Reverse Feature Elimination#
It’s very common to have data that has many features, some might be useful in predicting what you want and many might not be useful. How can you tell if you should or should not use a feature in a model?
The sci-kit
libary offers a technique called Reverse Feature Elimination (RFE), where it automatically runs many models and finds the combination of features that produce a “parsimonous” model: one that is accurate and simple.
Below, we use generated data to perform RFE. You are then asked to find a real data set on which perform a regression analysis. That work uses all the elements of what we have done so far.
from sklearn.datasets import make_regression
import pandas as pd
import numpy as np
import matplotlib.pyplot as plt
from sklearn.linear_model import LinearRegression
from sklearn.model_selection import train_test_split
from sklearn.feature_selection import RFE
from sklearn.metrics import r2_score, mean_squared_error
# Generate regression dataset with 10 variables
X, y = make_regression(n_samples=1000, n_features=20, n_informative=3, noise=10)
# Convert the data set to a Pandas dataframe
df = pd.DataFrame(X)
df['response'] = y
Calling RFE#
Below we are perform the RFE. You can see that the structure is really similar to what we’ve done with other modeling tools. The new thing is n_features_to_select
, which can be set to a given value (like 4 or 10) or like below, we can iterate through all possible values to see the effects.
We store all the important values in lists and use those for plotting.
# Create linear regression object
lr = LinearRegression()
# Define max number of features
max_features = 20
# Define empty arrays to store R2 and MSE values
r2_scores = []
mse_values = []
n_features = range(1, max_features+1)
# Perform RFE and compute R2 and MSE for each number of features
for n in n_features:
# Define RFE with n variables to select
rfe = RFE(lr, n_features_to_select=n)
# Fit RFE
rfe.fit(X, y)
# Compute y_pred values
y_pred = rfe.predict(X)
# Compute R2 score and MSE
r2_scores.append(r2_score(y, y_pred))
mse_values.append(mean_squared_error(y, y_pred))
Looking at the models#
Below, we are plotting the quality of the fits compared to the number of features in the model.
Can you figure out which combination of features are being used in these models?
Focus on one choice of model to do this.
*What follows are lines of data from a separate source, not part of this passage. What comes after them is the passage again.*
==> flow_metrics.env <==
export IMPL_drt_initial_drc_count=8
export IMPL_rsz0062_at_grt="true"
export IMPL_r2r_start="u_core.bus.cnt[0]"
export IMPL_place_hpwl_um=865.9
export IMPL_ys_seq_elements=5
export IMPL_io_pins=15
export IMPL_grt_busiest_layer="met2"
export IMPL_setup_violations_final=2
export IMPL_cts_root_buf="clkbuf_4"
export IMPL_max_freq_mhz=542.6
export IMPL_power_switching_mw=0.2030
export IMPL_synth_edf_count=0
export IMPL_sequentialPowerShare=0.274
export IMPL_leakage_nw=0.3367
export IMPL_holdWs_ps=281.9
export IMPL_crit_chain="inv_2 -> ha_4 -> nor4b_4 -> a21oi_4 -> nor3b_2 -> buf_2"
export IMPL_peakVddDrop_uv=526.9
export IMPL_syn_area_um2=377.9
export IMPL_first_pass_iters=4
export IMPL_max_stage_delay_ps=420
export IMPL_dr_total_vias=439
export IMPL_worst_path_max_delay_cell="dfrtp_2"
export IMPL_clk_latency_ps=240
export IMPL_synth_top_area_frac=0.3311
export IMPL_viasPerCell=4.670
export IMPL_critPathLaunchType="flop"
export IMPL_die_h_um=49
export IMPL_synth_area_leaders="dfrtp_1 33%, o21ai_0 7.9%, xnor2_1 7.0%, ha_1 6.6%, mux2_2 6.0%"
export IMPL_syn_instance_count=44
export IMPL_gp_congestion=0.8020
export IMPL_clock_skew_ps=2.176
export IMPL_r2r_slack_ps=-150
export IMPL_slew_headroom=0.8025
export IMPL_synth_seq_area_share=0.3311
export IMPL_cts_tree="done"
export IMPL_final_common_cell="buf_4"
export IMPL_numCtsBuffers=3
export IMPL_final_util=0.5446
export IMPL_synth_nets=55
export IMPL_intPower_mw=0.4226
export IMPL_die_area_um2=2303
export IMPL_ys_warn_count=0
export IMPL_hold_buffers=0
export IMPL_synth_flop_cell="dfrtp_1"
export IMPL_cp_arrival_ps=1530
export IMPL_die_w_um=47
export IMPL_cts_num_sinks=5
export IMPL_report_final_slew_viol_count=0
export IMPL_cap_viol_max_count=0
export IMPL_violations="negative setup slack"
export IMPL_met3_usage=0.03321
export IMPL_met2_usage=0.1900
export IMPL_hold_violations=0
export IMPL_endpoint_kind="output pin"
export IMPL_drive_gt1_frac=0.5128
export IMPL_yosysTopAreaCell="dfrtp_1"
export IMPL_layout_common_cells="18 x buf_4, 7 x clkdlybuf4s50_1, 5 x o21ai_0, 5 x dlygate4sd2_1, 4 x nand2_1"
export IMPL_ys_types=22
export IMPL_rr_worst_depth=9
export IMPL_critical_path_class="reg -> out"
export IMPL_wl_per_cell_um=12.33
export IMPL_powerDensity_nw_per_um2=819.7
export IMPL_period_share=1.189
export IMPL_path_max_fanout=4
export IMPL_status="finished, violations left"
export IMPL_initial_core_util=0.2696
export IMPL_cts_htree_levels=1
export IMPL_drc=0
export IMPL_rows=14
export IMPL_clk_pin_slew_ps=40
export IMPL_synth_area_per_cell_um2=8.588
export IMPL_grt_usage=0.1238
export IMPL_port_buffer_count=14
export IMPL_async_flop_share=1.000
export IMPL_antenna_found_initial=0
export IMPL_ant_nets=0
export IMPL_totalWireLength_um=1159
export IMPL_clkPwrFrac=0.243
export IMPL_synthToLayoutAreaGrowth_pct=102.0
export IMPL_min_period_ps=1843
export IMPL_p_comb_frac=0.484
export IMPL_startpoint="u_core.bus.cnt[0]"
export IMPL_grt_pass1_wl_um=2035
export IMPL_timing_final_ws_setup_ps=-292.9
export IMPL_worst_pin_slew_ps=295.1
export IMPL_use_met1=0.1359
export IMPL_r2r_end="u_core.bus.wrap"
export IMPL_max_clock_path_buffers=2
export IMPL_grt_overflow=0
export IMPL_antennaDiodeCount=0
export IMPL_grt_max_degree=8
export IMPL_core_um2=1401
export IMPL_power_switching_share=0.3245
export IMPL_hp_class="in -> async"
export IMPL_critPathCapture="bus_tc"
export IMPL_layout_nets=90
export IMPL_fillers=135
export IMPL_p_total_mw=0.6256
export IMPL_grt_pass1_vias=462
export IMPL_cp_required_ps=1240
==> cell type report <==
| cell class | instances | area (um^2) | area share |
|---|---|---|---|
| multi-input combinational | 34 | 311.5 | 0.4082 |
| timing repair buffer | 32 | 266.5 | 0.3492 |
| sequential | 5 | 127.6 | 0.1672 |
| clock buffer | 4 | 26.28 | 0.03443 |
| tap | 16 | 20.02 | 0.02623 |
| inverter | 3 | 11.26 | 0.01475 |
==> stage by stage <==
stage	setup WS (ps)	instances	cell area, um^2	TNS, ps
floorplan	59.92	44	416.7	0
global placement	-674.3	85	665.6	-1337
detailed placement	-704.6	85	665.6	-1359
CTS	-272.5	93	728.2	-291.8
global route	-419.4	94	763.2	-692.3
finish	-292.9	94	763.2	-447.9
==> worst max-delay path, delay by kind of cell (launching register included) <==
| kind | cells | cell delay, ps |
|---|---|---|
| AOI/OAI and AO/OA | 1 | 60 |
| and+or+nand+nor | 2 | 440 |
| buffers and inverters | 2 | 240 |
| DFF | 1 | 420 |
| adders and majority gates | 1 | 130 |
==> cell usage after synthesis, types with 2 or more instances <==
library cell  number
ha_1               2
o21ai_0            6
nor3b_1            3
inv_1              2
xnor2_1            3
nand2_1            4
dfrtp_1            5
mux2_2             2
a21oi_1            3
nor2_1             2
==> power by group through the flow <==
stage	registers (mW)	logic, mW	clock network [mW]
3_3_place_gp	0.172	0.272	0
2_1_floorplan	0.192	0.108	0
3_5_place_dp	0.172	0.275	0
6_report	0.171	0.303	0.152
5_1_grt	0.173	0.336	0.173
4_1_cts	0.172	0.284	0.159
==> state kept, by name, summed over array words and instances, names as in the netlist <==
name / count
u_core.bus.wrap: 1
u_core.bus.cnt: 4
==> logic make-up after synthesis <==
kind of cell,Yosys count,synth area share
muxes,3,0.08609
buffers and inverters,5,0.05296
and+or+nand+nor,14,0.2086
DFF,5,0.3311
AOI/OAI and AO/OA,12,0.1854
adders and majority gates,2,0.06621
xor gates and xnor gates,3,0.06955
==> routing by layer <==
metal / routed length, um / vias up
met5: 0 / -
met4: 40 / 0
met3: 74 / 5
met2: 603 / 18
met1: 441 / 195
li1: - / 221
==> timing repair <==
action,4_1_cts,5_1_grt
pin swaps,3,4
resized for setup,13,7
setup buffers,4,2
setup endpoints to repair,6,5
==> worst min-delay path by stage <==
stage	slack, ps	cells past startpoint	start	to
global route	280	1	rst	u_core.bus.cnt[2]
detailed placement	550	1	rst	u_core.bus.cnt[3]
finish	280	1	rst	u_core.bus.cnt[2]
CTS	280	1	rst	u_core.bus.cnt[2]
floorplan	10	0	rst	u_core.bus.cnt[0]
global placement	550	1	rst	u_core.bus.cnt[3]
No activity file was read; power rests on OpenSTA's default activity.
Maybe the best accuracy, but fewest features.
# Plot R2 scores versus number of features used
plt.plot(n_features, r2_scores)
plt.title('R2 Scores by Number of Features')
plt.xlabel('Number of Features Used')
plt.xticks(np.arange(1, max_features+1, 1))
plt.ylabel('R2 Score')
plt.show()
# Plot MSE values versus number of features used
plt.plot(n_features, mse_values)
plt.title('MSE by Number of Features')
plt.xlabel('Number of Features Used')
plt.xticks(np.arange(1, max_features+1, 1))
plt.ylabel('MSE')
plt.show()
Things to try#
Try to determine which features are being used in the “best model”. You can also look into
sci-kit
best estimators tools, which can automatically return all this.Try writing a code for a different
sci-kit
regressor and see how it works.Finally, search for a data set that you can use to perform a regression analysis. You can start that work today.